------ Data supplied

==> src/design/test_tx.sv <==
//--------------------------------------------------------------------------
// Frame generator. pkt_size must be 2 or more, pause_size 1 or more.
// An inject_err seen while a beat is held lands on the following beat.
//--------------------------------------------------------------------------

module test_tx (
    input  logic                            clk,
    input  logic                            rst_n,
    input  logic                            start,
    input  logic [link_test_pkg::cnt_w-1:0] pkt_size,
    input  logic [link_test_pkg::cnt_w-1:0] pause_size,
    input  logic                            inject_err,
    input  logic                            rdy,
    output logic                            valid,
    output link_test_pkg::mac_beat_t        beat
);

    import link_test_pkg::*;

    tx_state_t         state;
    logic [cnt_w-1:0]  cnt;
    logic [cnt_w-1:0]  pkt_cur;
    logic [cnt_w-1:0]  pause_cur;
    logic              seed_pulse;
    logic              first_frame;
    logic              sof_r;
    logic              eof_r;
    logic              seed_r;
    logic              flip;
    logic              err_pend;
    logic              accept;
    logic              last;
    logic              load_beat;
    logic [data_w-1:0] scr_word;

    sata_scrambler scrambler_inst (
        .clk    (clk),
        .rst_n  (rst_n),
        .seed   (seed_pulse),
        .en     (accept),
        .result (scr_word)
    );

    assign accept = valid & rdy;
    assign last   = (cnt == pkt_cur - 16'd1);

    // A new beat appears on the next edge
    assign load_beat = (state == tx_start && start && rdy) ||
                       (state == tx && rdy && !last);

    assign beat = '{data: scr_word ^ {{(data_w-1){1'b0}}, flip},
                    sof: sof_r, eof: eof_r, seed: seed_r};

    always_ff @(posedge clk) begin
        if (!rst_n) begin
            state       <= idle;
            cnt         <= '0;
            seed_pulse  <= 1'b0;
            first_frame <= 1'b0;
            valid       <= 1'b0;
            sof_r       <= 1'b0;
            eof_r       <= 1'b0;
            seed_r      <= 1'b0;
        end else begin
            seed_pulse <= 1'b0;
            case (state)
                idle: begin
                    if (start) begin
                        seed_pulse  <= 1'b1;
                        first_frame <= 1'b1;
                        state       <= tx_start;
                    end
                end
                tx_start: begin
                    pkt_cur   <= pkt_size;
                    pause_cur <= pause_size;
                    cnt       <= '0;
                    if (!start) begin
                        state <= idle;
                    end else if (rdy) begin
                        valid       <= 1'b1;
                        sof_r       <= 1'b1;
                        seed_r      <= first_frame;
                        first_frame <= 1'b0;
                        state       <= tx;
                    end
                end
                tx: begin
                    if (rdy) begin
                        sof_r  <= 1'b0;
                        seed_r <= 1'b0;
                        if (last) begin
                            valid <= 1'b0;
                            eof_r <= 1'b0;
                            cnt   <= '0;
                            state <= pause;
                        end else begin
                            eof_r <= (cnt == pkt_cur - 16'd2);
                            cnt   <= cnt + 16'd1;
                        end
                    end
                end
                pause: begin
                    if (cnt == pause_cur - 16'd1) begin
                        cnt   <= '0;
                        state <= start ? tx_start : idle;
                    end else begin
                        cnt <= cnt + 16'd1;
                    end
                end
                default: state <= idle;
            endcase
        end
    end

    // Error flag is fixed per beat so a held beat never changes
    always_ff @(posedge clk) begin
        if (!rst_n) begin
            flip     <= 1'b0;
            err_pend <= 1'b0;
        end else if (load_beat) begin
            flip     <= err_pend | inject_err;
            err_pend <= 1'b0;
        end else begin
            if (accept) begin
                flip <= 1'b0;
            end
            if (inject_err) begin
                err_pend <= 1'b1;
            end
        end
    end

endmodule

==> src/design/test_rx.sv <==
//--------------------------------------------------------------------------
// Stream checker. Counters lag the accepted beat by one cycle and wrap.
// Only beats marked seed resynchronise the expected sequence.
//--------------------------------------------------------------------------

module test_rx (
    input  logic                            clk,
    input  logic                            rst_n,
    input  logic                            valid,
    input  logic                            rdy,
    input  link_test_pkg::mac_beat_t        beat,
    output logic [link_test_pkg::cnt_w-1:0] frame_cnt,
    output logic [link_test_pkg::cnt_w-1:0] err_cnt
);

    import link_test_pkg::*;

    logic              accept;
    logic              reseed;
    logic [data_w-1:0] expected;
    logic              hit_err;
    logic              hit_eof;

    assign accept = valid & rdy;
    assign reseed = accept & beat.seed;

    // Reseed bypass gives scr_init's first word for the seed beat itself
    sata_scrambler scrambler_inst (
        .clk    (clk),
        .rst_n  (rst_n),
        .seed   (reseed),
        .en     (accept),
        .result (expected)
    );

    // Compare stage
    always_ff @(posedge clk) begin
        if (!rst_n) begin
            hit_err <= 1'b0;
            hit_eof <= 1'b0;
        end else begin
            hit_err <= accept && (beat.data != expected);
            hit_eof <= accept && beat.eof;
        end
    end

    // Count stage
    always_ff @(posedge clk) begin
        if (!rst_n) begin
            frame_cnt <= '0;
            err_cnt   <= '0;
        end else begin
            if (hit_eof) begin
                frame_cnt <= frame_cnt + 16'd1;
            end
            if (hit_err) begin
                err_cnt <= err_cnt + 16'd1;
            end
        end
    end

endmodule

==> src/design/link_test_top.sv <==
//--------------------------------------------------------------------------
// Generator looped back into the checker. rdy comes from outside so the
// stream can be throttled; beat, valid and counters are all visible.
//--------------------------------------------------------------------------

module link_test_top (
    input  logic                            clk,
    input  logic                            rst_n,
    input  logic                            start,
    input  logic [link_test_pkg::cnt_w-1:0] pkt_size,
    input  logic [link_test_pkg::cnt_w-1:0] pause_size,
    input  logic                            inject_err,
    input  logic                            rdy,
    output logic                            valid,
    output link_test_pkg::mac_beat_t        beat,
    output logic [link_test_pkg::cnt_w-1:0] frame_cnt,
    output logic [link_test_pkg::cnt_w-1:0] err_cnt
);

    test_tx test_tx_inst (
        .clk        (clk),
        .rst_n      (rst_n),
        .start      (start),
        .pkt_size   (pkt_size),
        .pause_size (pause_size),
        .inject_err (inject_err),
        .rdy        (rdy),
        .valid      (valid),
        .beat       (beat)
    );

    // Checker sees exactly what leaves the generator
    test_rx test_rx_inst (
        .clk       (clk),
        .rst_n     (rst_n),
        .valid     (valid),
        .rdy       (rdy),
        .beat      (beat),
        .frame_cnt (frame_cnt),
        .err_cnt   (err_cnt)
    );

endmodule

------------

**Required action**
Exactly as they appear above, print all the entries.

**Result**
==> src/design/test_tx.sv <==
//--------------------------------------------------------------------------
// Frame generator. pkt_size must be 2 or more, pause_size 1 or more.
// An inject_err seen while a beat is held lands on the following beat.
//--------------------------------------------------------------------------

module test_tx (
    input  logic                            clk,
    input  logic                            rst_n,
    input  logic                            start,
    input  logic [link_test_pkg::cnt_w-1:0] pkt_size,
    input  logic [link_test_pkg::cnt_w-1:0] pause_size,
    input  logic                            inject_err,
    input  logic                            rdy,
    output logic                            valid,
    output link_test_pkg::mac_beat_t        beat
);

    import link_test_pkg::*;

    tx_state_t         state;
    logic [cnt_w-1:0]  cnt;
    logic [cnt_w-1:0]  pkt_cur;
    logic [cnt_w-1:0]  pause_cur;
    logic              seed_pulse;
    logic              first_frame;
    logic              sof_r;
    logic              eof_r;
    logic              seed_r;
    logic              flip;
    logic              err_pend;
    logic              accept;
    logic              last;
    logic              load_beat;
    logic [data_w-1:0] scr_word;

    sata_scrambler scrambler_inst (
        .clk    (clk),
        .rst_n  (rst_n),
        .seed   (seed_pulse),
        .en     (accept),
        .result (scr_word)
    );

    assign accept = valid & rdy;
    assign last   = (cnt == pkt_cur - 16'd1);

    // A new beat appears on the next edge
    assign load_beat = (state == tx_start && start && rdy) ||
                       (state == tx && rdy && !last);

    assign beat = '{data: scr_word ^ {{(data_w-1){1'b0}}, flip},
                    sof: sof_r, eof: eof_r, seed: seed_r};

    always_ff @(posedge clk) begin
        if (!rst_n) begin
            state       <= idle;
            cnt         <= '0;
            seed_pulse  <= 1'b0;
            first_frame <= 1'b0;
            valid       <= 1'b0;
            sof_r       <= 1'b0;
            eof_r       <= 1'b0;
            seed_r      <= 1'b0;
        end else begin
            seed_pulse <= 1'b0;
            case (state)
                idle: begin
                    if (start) begin
                        seed_pulse  <= 1'b1;
                        first_frame <= 1'b1;
                        state       <= tx_start;
                    end
                end
                tx_start: begin
                    pkt_cur   <= pkt_size;
                    pause_cur <= pause_size;
                    cnt       <= '0;
                    if (!start) begin
                        state <= idle;
                    end else if (rdy) begin
                        valid       <= 1'b1;
                        sof_r       <= 1'b1;
                        seed_r      <= first_frame;
                        first_frame <= 1'b0;
                        state       <= tx;
                    end
                end
                tx: begin
                    if (rdy) begin
                        sof_r  <= 1'b0;
                        seed_r <= 1'b0;
                        if (last) begin
                            valid <= 1'b0;
                            eof_r <= 1'b0;
                            cnt   <= '0;
                            state <= pause;
                        end else begin
                            eof_r <= (cnt == pkt_cur - 16'd2);
                            cnt   <= cnt + 16'd1;
                        end
                    end
                end
                pause: begin
                    if (cnt == pause_cur - 16'd1) begin
                        cnt   <= '0;
                        state <= start ? tx_start : idle;
                    end else begin
                        cnt <= cnt + 16'd1;
                    end
                end
                default: state <= idle;
            endcase
        end
    end

    // Error flag is fixed per beat so a held beat never changes
    always_ff @(posedge clk) begin
        if (!rst_n) begin
            flip     <= 1'b0;
            err_pend <= 1'b0;
        end else if (load_beat) begin
            flip     <= err_pend | inject_err;
            err_pend <= 1'b0;
        end else begin
            if (accept) begin
                flip <= 1'b0;
            end
            if (inject_err) begin
                err_pend <= 1'b1;
            end
        end
    end

endmodule

==> src/design/test_rx.sv <==
//--------------------------------------------------------------------------
// Stream checker. Counters lag the accepted beat by one cycle and wrap.
// Only beats marked seed resynchronise the expected sequence.
//--------------------------------------------------------------------------

module test_rx (
    input  logic                            clk,
    input  logic                            rst_n,
    input  logic                            valid,
    input  logic                            rdy,
    input  link_test_pkg::mac_beat_t        beat,
    output logic [link_test_pkg::cnt_w-1:0] frame_cnt,
    output logic [link_test_pkg::cnt_w-1:0] err_cnt
);

    import link_test_pkg::*;

    logic              accept;
    logic              reseed;
    logic [data_w-1:0] expected;
    logic              hit_err;
    logic              hit_eof;

    assign accept = valid & rdy;
    assign reseed = accept & beat.seed;

    // Reseed bypass gives scr_init's first word for the seed beat itself
    sata_scrambler scrambler_inst (
        .clk    (clk),
        .rst_n  (rst_n),
        .seed   (reseed),
        .en     (accept),
        .result (expected)
    );

    // Compare stage
    always_ff @(posedge clk) begin
        if (!rst_n) begin
            hit_err <= 1'b0;
            hit_eof <= 1'b0;
        end else begin
            hit_err <= accept && (beat.data != expected);
            hit_eof <= accept && beat.eof;
        end
    end

    // Count stage
    always_ff @(posedge clk) begin
        if (!rst_n) begin
            frame_cnt <= '0;
            err_cnt   <= '0;
        end else begin
            if (hit_eof) begin
                frame_cnt <= frame_cnt + 16'd1;
            end
            if (hit_err) begin
                err_cnt <= err_cnt + 16'd1;
            end
        end
    end

endmodule

==> src/design/link_test_top.sv <==
//--------------------------------------------------------------------------
// Generator looped back into the checker. rdy comes from outside so the
// stream can be throttled; beat, valid and counters are all visible.
//--------------------------------------------------------------------------

module link_test_top (
    input  logic                            clk,
    input  logic                            rst_n,
    input  logic                            start,
    input  logic [link_test_pkg::cnt_w-1:0] pkt_size,
    input  logic [link_test_pkg::cnt_w-1:0] pause_size,
    input  logic                            inject_err,
    input  logic                            rdy,
    output logic                            valid,
    output link_test_pkg::mac_beat_t        beat,
    output logic [link_test_pkg::cnt_w-1:0] frame_cnt,
    output logic [link_test_pkg::cnt_w-1:0] err_cnt
);

    test_tx test_tx_inst (
        .clk        (clk),
        .rst_n      (rst_n),
        .start      (start),
        .pkt_size   (pkt_size),
        .pause_size (pause_size),
        .inject_err (inject_err),
        .rdy        (rdy),
        .valid      (valid),
        .beat       (beat)
    );

    // Checker sees exactly what leaves the generator
    test_rx test_rx_inst (
        .clk       (clk),
        .rst_n     (rst_n),
        .valid     (valid),
        .rdy       (rdy),
        .beat      (beat),
        .frame_cnt (frame_cnt),
        .err_cnt   (err_cnt)
    );

endmodule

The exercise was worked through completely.